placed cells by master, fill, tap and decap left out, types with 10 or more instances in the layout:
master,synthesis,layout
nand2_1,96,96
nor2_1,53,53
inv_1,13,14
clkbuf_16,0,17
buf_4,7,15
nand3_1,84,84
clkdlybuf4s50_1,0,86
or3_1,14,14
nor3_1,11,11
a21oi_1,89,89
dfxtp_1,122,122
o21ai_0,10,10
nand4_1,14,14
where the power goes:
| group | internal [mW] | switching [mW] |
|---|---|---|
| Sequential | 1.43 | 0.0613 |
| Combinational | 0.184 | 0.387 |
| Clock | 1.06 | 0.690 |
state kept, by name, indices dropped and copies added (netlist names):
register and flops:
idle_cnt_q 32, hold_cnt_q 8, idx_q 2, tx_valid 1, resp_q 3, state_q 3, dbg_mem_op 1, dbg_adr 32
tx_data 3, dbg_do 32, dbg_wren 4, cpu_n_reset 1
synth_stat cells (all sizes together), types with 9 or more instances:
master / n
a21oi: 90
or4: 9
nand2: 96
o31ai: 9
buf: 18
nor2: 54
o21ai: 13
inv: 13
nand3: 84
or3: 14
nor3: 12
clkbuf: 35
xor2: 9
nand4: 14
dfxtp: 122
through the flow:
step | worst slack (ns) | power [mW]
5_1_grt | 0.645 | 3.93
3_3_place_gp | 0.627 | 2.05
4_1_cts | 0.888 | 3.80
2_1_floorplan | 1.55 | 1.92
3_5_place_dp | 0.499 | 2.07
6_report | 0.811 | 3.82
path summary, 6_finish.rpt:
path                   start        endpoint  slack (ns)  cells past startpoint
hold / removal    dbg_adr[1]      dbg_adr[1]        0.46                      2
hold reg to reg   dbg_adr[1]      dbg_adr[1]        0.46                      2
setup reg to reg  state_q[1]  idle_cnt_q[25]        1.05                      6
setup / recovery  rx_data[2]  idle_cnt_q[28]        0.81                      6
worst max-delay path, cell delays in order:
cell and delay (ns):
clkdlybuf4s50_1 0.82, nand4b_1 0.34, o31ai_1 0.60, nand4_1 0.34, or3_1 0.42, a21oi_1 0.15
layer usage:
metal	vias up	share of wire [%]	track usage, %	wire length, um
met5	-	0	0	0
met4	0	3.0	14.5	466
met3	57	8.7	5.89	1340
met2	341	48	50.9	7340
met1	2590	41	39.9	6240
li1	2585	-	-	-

***

(Brief): Each record should come back exactly as written.

(Answer area):
placed cells by master, fill, tap and decap left out, types with 10 or more instances in the layout:
master,synthesis,layout
nand2_1,96,96
nor2_1,53,53
inv_1,13,14
clkbuf_16,0,17
buf_4,7,15
nand3_1,84,84
clkdlybuf4s50_1,0,86
or3_1,14,14
nor3_1,11,11
a21oi_1,89,89
dfxtp_1,122,122
o21ai_0,10,10
nand4_1,14,14
where the power goes:
| group | internal [mW] | switching [mW] |
|---|---|---|
| Sequential | 1.43 | 0.0613 |
| Combinational | 0.184 | 0.387 |
| Clock | 1.06 | 0.690 |
state kept, by name, indices dropped and copies added (netlist names):
register and flops:
idle_cnt_q 32, hold_cnt_q 8, idx_q 2, tx_valid 1, resp_q 3, state_q 3, dbg_mem_op 1, dbg_adr 32
tx_data 3, dbg_do 32, dbg_wren 4, cpu_n_reset 1
synth_stat cells (all sizes together), types with 9 or more instances:
master / n
a21oi: 90
or4: 9
nand2: 96
o31ai: 9
buf: 18
nor2: 54
o21ai: 13
inv: 13
nand3: 84
or3: 14
nor3: 12
clkbuf: 35
xor2: 9
nand4: 14
dfxtp: 122
through the flow:
step | worst slack (ns) | power [mW]
5_1_grt | 0.645 | 3.93
3_3_place_gp | 0.627 | 2.05
4_1_cts | 0.888 | 3.80
2_1_floorplan | 1.55 | 1.92
3_5_place_dp | 0.499 | 2.07
6_report | 0.811 | 3.82
path summary, 6_finish.rpt:
path                   start        endpoint  slack (ns)  cells past startpoint
hold / removal    dbg_adr[1]      dbg_adr[1]        0.46                      2
hold reg to reg   dbg_adr[1]      dbg_adr[1]        0.46                      2
setup reg to reg  state_q[1]  idle_cnt_q[25]        1.05                      6
setup / recovery  rx_data[2]  idle_cnt_q[28]        0.81                      6
worst max-delay path, cell delays in order:
cell and delay (ns):
clkdlybuf4s50_1 0.82, nand4b_1 0.34, o31ai_1 0.60, nand4_1 0.34, or3_1 0.42, a21oi_1 0.15
layer usage:
metal	vias up	share of wire [%]	track usage, %	wire length, um
met5	-	0	0	0
met4	0	3.0	14.5	466
met3	57	8.7	5.89	1340
met2	341	48	50.9	7340
met1	2590	41	39.9	6240
li1	2585	-	-	-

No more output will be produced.